- [Stored data]
##############################

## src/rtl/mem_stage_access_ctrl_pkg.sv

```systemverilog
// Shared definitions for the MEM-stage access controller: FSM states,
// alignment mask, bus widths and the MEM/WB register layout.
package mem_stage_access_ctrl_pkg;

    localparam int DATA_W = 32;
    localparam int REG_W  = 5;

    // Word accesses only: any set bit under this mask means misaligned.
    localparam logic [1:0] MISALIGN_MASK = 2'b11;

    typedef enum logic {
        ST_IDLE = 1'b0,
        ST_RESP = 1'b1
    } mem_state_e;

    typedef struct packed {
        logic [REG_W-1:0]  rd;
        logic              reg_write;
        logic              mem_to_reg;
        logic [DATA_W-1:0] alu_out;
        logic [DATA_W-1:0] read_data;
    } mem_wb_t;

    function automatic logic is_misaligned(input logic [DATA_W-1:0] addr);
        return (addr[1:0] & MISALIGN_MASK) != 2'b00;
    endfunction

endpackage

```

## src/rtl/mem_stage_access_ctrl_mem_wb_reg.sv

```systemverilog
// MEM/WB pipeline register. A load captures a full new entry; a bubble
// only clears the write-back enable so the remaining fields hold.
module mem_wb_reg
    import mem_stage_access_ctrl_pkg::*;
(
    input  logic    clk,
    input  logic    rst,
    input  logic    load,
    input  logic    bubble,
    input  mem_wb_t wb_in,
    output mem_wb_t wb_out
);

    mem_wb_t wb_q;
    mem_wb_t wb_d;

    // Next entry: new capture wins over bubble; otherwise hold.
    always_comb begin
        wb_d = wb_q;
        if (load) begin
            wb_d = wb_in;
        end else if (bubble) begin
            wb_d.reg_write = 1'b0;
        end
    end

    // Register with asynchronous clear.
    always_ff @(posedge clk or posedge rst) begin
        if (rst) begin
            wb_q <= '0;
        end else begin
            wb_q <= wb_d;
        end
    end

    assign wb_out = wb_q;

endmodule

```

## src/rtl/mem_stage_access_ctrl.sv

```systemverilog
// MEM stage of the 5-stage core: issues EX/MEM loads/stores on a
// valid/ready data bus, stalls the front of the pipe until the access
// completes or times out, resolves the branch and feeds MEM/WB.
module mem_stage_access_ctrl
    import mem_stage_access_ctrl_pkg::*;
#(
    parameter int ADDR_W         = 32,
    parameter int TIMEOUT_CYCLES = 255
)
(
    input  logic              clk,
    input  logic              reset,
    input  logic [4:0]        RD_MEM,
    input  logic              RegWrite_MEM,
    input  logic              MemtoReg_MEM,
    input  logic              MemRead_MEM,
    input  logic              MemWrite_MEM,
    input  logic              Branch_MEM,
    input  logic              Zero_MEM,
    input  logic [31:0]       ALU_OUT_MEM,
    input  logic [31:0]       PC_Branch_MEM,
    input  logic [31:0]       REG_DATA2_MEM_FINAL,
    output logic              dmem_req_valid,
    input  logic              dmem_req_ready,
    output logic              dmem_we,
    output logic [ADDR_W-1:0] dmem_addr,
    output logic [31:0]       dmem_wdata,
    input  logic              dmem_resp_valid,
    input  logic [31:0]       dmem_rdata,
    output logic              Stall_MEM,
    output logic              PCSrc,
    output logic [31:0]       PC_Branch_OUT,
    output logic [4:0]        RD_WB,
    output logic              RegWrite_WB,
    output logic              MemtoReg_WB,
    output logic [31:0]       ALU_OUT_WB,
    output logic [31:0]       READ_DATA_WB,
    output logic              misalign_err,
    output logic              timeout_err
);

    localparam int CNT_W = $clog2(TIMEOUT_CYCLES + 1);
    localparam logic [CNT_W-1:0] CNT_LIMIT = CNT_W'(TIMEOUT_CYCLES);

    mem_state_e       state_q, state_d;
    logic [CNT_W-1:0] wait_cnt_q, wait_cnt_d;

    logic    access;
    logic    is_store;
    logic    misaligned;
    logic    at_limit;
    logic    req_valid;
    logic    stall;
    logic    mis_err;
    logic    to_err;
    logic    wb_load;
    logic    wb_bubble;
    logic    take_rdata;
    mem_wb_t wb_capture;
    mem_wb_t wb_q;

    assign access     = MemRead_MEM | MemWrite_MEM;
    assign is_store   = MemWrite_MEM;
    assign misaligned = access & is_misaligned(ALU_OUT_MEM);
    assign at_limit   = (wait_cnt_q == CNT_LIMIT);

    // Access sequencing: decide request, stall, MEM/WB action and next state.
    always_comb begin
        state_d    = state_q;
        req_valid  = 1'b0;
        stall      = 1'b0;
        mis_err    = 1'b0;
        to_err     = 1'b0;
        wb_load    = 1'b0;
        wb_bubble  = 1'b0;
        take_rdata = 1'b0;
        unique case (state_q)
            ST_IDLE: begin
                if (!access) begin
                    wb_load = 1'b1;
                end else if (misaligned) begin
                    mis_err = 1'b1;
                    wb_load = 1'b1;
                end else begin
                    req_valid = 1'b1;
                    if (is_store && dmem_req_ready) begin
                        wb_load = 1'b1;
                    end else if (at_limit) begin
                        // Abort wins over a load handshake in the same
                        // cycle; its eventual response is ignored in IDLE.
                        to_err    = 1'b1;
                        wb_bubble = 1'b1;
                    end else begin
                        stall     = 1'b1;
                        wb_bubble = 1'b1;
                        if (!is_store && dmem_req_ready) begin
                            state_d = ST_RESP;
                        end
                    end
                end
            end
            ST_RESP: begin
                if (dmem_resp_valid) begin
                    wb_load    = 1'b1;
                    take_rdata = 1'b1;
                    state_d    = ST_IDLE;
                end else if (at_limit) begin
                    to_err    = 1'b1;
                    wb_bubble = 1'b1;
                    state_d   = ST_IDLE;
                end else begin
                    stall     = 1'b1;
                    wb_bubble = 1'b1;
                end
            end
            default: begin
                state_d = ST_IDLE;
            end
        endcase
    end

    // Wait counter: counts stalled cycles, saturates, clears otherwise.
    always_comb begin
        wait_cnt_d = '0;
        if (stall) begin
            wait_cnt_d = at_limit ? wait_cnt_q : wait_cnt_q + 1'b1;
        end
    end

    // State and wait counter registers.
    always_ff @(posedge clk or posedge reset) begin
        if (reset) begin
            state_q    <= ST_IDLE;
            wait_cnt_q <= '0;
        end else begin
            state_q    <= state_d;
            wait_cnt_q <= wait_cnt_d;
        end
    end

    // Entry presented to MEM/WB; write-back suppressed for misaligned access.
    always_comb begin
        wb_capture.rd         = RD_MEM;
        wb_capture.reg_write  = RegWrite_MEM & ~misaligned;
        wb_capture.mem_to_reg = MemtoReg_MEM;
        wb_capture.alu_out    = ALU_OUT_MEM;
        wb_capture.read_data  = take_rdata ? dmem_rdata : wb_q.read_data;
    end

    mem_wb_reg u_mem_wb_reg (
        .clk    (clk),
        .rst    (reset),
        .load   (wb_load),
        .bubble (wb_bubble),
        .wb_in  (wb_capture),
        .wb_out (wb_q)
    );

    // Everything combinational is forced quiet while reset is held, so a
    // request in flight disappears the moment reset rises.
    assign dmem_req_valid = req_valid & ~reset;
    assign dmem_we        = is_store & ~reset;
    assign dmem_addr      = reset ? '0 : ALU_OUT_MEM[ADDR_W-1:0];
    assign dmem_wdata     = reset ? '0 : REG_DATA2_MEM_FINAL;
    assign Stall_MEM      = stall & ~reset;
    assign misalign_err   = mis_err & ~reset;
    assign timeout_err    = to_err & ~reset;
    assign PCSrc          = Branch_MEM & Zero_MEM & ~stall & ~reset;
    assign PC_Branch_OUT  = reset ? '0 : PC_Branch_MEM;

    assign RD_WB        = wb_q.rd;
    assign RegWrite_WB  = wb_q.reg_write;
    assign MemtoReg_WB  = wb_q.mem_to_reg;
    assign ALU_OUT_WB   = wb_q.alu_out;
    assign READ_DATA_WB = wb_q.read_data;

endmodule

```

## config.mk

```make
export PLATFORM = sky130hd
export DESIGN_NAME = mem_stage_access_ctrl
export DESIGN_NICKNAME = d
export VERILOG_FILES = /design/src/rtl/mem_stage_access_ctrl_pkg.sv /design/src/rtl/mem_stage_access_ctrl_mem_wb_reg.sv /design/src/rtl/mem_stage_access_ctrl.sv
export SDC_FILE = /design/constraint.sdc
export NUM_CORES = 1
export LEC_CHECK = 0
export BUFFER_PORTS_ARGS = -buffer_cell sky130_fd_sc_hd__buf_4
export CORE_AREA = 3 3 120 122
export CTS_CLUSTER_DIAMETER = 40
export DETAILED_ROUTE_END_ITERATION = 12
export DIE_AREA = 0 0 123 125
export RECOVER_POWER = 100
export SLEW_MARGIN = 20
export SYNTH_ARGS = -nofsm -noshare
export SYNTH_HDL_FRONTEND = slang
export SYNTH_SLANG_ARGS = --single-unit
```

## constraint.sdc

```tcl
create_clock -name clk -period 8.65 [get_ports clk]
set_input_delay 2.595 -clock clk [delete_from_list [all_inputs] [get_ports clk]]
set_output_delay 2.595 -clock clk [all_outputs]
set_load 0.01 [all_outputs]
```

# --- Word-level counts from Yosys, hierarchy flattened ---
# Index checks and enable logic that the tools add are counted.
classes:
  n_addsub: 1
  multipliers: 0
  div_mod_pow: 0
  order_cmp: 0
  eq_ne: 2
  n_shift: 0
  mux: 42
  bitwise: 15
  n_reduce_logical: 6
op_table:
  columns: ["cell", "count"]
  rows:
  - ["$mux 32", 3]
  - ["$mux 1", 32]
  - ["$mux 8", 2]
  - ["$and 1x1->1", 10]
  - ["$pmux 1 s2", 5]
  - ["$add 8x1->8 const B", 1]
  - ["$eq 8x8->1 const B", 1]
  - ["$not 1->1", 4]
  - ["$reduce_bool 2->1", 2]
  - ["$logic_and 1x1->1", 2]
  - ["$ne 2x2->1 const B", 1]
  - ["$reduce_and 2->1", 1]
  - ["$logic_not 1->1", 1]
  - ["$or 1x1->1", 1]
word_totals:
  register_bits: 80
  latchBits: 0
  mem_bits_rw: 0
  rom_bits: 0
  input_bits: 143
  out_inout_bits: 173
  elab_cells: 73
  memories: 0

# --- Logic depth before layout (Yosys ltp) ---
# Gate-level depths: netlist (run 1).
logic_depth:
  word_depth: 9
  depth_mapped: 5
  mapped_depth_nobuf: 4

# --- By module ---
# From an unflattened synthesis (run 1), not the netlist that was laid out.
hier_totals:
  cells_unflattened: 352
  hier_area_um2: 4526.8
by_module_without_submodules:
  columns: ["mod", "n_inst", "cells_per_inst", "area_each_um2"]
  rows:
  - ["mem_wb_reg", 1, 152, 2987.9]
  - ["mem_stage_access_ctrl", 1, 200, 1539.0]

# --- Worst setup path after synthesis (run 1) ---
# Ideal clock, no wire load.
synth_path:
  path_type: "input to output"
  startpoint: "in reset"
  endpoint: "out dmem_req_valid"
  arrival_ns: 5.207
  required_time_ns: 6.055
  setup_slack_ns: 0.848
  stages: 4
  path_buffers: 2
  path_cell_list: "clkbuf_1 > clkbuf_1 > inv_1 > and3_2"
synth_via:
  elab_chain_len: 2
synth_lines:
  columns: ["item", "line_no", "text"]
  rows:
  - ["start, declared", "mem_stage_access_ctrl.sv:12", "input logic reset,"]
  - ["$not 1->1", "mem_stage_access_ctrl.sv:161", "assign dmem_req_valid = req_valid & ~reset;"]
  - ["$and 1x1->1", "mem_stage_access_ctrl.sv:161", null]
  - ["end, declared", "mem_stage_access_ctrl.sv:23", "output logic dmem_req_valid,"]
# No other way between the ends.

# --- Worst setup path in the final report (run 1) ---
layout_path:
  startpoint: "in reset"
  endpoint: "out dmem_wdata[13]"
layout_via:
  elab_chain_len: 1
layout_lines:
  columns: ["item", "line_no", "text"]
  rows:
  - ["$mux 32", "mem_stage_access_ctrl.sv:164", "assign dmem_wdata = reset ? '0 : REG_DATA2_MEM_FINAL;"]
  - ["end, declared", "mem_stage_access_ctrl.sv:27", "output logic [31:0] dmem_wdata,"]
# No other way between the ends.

##############################

- [WHAT IS EXPECTED] Using the records above, find the number of lines that contain the string "PCSrc", and give that number without further comment.

- [OUTPUT OF THE TASK] 2